Saved entries:
........
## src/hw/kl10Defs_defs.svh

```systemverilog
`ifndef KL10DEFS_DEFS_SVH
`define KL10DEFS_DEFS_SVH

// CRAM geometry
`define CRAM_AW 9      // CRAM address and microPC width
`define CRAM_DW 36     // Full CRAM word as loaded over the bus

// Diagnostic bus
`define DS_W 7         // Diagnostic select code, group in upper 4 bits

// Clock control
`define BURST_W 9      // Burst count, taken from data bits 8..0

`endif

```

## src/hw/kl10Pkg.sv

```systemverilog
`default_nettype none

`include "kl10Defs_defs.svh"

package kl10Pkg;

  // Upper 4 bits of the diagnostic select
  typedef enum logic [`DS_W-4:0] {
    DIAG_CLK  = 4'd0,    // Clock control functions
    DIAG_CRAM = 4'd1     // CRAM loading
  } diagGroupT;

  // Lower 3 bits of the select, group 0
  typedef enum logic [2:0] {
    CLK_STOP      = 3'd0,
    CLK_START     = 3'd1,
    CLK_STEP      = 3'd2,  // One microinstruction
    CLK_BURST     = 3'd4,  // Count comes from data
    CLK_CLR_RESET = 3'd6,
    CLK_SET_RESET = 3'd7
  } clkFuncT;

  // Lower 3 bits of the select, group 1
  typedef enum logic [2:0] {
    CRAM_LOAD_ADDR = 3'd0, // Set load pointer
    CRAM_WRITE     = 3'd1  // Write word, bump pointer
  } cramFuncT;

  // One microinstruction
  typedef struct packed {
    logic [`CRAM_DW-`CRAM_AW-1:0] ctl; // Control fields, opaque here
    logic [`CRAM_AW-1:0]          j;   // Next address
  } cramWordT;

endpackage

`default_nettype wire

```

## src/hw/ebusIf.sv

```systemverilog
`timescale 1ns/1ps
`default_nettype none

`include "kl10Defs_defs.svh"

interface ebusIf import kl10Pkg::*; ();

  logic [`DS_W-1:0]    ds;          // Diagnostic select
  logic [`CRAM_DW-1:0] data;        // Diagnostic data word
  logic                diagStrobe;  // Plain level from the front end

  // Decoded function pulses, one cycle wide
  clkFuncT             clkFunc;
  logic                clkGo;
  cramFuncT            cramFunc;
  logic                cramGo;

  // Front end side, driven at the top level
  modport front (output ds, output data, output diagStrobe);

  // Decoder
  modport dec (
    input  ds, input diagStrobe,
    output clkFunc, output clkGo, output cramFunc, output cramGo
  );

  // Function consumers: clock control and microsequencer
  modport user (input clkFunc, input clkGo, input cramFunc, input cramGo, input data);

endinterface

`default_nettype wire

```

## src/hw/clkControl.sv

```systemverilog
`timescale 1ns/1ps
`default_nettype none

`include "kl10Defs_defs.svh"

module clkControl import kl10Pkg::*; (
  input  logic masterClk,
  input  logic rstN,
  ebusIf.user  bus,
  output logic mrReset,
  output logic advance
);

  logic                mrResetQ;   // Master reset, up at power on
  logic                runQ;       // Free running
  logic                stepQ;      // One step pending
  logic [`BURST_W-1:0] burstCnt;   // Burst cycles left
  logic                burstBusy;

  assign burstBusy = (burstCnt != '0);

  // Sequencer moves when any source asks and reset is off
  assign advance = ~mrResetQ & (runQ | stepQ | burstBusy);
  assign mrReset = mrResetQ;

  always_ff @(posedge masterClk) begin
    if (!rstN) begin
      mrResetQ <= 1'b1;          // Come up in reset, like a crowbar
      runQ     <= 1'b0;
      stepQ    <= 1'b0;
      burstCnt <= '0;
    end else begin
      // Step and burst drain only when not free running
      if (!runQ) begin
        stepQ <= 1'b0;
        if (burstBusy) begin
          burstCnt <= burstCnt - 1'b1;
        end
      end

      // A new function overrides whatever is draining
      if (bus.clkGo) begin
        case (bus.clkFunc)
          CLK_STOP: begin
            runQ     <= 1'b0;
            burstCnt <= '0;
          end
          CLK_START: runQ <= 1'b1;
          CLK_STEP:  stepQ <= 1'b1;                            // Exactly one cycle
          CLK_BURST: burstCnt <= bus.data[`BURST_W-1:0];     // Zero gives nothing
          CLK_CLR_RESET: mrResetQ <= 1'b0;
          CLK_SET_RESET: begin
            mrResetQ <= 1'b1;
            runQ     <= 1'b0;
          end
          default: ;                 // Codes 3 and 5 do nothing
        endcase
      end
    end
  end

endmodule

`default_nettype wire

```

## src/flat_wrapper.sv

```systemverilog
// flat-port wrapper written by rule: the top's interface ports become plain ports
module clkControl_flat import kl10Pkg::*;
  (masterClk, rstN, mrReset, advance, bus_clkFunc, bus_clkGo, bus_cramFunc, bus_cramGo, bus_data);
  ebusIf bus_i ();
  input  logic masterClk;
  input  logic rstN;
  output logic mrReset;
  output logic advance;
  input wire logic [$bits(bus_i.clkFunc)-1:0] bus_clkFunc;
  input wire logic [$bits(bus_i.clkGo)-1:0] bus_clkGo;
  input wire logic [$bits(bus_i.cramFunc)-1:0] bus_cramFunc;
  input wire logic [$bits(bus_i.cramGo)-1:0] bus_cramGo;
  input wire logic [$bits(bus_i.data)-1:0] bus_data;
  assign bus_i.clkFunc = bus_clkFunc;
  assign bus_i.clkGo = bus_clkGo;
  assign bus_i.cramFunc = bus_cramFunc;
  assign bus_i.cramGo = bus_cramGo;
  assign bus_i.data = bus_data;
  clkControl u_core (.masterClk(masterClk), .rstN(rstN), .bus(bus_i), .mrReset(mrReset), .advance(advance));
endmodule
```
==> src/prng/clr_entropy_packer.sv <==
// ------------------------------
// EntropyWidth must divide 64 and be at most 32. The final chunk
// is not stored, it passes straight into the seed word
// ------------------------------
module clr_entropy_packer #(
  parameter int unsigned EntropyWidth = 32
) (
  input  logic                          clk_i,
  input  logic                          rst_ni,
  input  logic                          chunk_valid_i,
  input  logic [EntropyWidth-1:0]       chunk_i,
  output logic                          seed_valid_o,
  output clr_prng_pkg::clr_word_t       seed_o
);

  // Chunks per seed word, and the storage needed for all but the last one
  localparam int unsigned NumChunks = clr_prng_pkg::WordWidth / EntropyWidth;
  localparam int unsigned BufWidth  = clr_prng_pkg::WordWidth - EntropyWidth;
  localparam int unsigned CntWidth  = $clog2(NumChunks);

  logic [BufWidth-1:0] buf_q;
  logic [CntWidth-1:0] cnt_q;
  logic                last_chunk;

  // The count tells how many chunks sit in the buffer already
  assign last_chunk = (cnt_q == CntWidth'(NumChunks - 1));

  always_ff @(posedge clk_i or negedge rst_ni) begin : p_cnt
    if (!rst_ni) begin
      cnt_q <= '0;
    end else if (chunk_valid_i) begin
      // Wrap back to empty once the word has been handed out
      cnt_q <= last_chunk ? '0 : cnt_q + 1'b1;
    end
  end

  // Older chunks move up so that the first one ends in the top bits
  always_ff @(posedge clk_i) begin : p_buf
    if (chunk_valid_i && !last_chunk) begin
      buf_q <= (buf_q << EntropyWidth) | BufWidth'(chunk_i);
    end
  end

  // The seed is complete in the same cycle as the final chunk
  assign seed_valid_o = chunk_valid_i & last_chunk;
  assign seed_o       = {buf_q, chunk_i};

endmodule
........
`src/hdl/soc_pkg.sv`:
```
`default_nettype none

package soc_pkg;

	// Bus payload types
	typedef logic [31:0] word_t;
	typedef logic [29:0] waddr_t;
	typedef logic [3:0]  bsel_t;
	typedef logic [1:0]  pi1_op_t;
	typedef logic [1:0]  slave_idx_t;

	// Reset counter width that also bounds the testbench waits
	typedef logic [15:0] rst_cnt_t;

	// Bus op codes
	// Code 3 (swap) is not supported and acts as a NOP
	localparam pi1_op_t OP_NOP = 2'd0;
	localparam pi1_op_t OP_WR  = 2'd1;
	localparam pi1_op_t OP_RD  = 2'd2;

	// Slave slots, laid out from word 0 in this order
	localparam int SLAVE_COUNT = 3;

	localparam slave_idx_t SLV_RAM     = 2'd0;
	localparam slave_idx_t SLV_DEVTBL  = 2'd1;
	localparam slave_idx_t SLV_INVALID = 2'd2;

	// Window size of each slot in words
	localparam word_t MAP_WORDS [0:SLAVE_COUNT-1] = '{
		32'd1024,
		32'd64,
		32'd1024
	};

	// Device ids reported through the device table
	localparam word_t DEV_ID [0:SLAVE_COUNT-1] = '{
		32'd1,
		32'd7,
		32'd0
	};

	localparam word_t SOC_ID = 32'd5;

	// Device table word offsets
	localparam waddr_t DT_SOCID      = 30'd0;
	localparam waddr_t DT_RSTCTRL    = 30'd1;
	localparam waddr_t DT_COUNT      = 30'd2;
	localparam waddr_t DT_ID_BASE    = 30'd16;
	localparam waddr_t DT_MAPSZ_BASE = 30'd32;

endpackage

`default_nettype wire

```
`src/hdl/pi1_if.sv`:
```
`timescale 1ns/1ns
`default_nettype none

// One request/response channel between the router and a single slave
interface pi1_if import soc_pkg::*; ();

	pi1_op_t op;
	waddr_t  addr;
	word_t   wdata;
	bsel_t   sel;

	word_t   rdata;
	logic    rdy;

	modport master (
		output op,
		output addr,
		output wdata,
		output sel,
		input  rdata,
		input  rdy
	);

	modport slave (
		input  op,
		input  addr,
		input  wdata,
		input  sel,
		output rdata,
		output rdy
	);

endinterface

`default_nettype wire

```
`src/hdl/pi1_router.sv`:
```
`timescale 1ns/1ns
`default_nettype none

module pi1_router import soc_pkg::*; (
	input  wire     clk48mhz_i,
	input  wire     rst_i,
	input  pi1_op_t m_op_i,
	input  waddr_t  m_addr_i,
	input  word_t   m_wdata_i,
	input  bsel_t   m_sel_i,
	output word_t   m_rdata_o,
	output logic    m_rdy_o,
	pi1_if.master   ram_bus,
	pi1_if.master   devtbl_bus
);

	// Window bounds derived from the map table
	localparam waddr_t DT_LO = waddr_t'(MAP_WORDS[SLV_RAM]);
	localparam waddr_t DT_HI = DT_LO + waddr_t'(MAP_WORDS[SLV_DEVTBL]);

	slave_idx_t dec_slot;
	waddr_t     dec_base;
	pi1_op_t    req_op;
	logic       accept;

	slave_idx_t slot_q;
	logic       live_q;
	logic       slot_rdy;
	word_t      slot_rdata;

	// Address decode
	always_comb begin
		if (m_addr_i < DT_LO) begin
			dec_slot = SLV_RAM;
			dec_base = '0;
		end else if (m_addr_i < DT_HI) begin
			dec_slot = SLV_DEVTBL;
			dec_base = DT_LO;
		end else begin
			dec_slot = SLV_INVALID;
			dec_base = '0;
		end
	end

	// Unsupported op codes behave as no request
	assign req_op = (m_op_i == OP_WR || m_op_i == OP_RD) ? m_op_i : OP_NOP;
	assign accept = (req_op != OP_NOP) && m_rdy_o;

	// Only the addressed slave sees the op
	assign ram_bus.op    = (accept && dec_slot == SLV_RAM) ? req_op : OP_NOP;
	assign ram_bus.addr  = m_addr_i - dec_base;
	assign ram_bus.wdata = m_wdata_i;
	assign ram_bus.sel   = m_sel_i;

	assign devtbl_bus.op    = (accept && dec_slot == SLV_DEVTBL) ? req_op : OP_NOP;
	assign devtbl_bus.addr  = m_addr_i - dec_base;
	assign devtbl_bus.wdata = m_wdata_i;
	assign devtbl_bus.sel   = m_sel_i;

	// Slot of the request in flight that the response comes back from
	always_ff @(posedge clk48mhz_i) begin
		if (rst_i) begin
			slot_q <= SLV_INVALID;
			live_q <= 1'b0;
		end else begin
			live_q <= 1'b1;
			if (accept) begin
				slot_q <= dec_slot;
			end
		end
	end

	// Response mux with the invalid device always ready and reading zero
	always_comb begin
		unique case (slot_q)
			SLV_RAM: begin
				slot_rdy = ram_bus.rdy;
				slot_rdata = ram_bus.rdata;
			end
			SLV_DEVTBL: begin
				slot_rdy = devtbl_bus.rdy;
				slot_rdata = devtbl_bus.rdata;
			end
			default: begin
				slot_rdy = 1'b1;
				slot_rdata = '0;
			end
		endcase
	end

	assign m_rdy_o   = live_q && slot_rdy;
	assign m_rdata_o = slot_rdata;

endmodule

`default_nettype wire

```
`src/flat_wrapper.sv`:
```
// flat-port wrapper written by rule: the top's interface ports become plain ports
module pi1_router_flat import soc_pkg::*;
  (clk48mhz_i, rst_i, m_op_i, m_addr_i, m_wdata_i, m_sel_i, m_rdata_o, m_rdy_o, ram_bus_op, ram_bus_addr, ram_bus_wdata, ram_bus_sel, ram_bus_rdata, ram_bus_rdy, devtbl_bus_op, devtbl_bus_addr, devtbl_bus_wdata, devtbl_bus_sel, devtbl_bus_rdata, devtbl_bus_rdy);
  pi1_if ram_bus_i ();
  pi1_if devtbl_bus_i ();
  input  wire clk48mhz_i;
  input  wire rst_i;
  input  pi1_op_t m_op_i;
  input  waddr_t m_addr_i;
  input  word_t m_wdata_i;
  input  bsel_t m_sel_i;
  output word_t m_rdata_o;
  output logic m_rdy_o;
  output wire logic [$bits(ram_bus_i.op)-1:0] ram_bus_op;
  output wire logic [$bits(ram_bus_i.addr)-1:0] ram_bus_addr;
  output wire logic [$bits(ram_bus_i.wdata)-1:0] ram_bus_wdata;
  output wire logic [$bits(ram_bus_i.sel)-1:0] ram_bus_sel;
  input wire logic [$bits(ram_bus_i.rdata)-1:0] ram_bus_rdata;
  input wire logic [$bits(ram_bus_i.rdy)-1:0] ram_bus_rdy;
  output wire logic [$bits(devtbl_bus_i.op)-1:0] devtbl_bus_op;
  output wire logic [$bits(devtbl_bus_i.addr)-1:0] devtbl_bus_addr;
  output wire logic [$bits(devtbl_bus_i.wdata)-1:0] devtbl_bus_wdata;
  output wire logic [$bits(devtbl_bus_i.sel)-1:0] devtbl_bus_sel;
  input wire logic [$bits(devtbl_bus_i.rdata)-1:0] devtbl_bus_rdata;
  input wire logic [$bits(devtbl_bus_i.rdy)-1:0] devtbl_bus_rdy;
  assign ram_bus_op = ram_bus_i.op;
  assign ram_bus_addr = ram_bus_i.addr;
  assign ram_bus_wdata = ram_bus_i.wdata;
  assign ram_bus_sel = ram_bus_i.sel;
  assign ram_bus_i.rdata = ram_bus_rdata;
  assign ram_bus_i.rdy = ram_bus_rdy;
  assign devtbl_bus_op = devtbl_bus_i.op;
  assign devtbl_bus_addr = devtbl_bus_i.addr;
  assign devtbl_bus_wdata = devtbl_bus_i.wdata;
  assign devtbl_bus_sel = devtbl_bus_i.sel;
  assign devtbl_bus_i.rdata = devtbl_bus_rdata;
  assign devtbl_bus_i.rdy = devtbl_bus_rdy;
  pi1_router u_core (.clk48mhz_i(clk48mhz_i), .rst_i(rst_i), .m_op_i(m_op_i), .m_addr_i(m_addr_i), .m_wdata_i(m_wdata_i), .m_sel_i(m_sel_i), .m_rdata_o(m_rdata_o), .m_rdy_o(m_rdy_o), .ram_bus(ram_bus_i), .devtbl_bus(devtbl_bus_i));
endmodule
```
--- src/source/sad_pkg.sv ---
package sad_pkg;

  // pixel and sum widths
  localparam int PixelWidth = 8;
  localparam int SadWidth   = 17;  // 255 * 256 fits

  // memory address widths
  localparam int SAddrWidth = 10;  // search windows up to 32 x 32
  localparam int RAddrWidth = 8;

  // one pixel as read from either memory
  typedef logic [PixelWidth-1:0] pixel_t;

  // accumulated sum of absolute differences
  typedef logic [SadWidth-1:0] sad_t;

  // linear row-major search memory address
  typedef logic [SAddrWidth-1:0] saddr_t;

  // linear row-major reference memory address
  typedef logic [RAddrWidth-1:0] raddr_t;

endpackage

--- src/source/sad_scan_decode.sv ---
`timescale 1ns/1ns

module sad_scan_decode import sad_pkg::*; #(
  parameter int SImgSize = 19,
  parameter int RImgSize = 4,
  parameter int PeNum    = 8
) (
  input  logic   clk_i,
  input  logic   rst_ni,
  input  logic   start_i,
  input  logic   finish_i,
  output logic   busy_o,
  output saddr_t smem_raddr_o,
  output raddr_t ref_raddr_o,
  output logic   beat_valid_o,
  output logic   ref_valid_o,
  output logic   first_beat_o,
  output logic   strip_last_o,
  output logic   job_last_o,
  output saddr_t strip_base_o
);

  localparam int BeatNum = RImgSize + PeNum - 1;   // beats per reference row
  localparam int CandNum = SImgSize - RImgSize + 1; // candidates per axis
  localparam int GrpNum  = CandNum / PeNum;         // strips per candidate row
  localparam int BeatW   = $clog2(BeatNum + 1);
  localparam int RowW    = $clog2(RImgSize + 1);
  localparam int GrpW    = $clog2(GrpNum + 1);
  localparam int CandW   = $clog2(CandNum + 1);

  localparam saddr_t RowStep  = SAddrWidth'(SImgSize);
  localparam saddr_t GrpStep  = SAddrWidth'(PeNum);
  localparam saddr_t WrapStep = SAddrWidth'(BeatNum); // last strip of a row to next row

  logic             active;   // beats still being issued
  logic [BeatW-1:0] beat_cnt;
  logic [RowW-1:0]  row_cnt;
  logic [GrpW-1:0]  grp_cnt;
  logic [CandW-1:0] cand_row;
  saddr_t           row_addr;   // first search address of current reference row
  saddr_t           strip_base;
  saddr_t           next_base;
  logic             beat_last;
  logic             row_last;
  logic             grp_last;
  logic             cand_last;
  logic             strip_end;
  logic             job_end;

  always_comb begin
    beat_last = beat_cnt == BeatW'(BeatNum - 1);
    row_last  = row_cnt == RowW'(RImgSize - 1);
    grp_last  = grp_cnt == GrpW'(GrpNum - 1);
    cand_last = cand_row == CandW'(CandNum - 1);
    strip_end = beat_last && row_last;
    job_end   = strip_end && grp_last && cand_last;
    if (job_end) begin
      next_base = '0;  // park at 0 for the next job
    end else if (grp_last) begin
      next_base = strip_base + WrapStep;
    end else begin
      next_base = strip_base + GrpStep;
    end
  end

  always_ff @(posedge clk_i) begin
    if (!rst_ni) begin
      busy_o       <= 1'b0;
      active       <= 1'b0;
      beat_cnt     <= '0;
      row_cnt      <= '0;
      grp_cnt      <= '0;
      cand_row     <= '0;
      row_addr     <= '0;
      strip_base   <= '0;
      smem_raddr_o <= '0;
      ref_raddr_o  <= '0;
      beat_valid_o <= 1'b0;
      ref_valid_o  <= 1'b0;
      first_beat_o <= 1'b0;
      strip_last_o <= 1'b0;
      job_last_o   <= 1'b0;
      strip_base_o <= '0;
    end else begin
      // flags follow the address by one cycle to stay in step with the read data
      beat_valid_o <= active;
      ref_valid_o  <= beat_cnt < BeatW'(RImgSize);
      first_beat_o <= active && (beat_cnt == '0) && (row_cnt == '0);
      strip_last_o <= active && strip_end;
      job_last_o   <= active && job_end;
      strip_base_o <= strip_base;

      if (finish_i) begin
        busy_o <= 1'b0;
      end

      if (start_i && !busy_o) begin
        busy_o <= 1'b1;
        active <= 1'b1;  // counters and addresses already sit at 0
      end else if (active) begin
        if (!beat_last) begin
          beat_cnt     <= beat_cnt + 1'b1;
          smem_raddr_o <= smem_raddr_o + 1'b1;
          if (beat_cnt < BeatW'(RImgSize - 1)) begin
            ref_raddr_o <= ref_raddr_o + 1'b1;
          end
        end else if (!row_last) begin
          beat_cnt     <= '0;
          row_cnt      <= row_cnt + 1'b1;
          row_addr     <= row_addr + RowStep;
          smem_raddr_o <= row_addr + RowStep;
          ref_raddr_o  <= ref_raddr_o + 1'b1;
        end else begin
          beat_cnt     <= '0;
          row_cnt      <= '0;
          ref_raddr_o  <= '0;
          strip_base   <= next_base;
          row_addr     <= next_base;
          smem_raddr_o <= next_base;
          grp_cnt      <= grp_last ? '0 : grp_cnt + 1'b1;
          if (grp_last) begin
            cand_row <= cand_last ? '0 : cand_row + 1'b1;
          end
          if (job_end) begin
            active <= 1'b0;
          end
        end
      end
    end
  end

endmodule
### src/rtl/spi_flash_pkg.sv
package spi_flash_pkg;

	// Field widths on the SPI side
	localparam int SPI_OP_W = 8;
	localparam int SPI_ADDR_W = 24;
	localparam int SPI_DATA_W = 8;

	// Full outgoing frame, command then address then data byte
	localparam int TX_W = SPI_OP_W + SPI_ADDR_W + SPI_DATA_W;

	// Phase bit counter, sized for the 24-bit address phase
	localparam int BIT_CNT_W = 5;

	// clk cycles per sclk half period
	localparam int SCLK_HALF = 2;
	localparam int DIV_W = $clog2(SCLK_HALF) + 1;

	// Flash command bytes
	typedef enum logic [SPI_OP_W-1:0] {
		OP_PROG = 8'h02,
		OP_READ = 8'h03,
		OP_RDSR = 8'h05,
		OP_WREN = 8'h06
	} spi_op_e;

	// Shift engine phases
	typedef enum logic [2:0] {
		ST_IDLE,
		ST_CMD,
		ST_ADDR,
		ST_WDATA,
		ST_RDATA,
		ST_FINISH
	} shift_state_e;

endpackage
........
## [EXERCISE BRIEF]
Each line in the entries above, starting at the line with "always_ff @(posedge clk_i or" and ending at the line with "assign seed_valid_o = chunk_valid_i", is to be printed exactly, and only those lines.

## [YOUR SOLUTION]
  always_ff @(posedge clk_i or negedge rst_ni) begin : p_cnt
    if (!rst_ni) begin
      cnt_q <= '0;
    end else if (chunk_valid_i) begin
      // Wrap back to empty once the word has been handed out
      cnt_q <= last_chunk ? '0 : cnt_q + 1'b1;
    end
  end

  // Older chunks move up so that the first one ends in the top bits
  always_ff @(posedge clk_i) begin : p_buf
    if (chunk_valid_i && !last_chunk) begin
      buf_q <= (buf_q << EntropyWidth) | BufWidth'(chunk_i);
    end
  end

  // The seed is complete in the same cycle as the final chunk
  assign seed_valid_o = chunk_valid_i & last_chunk;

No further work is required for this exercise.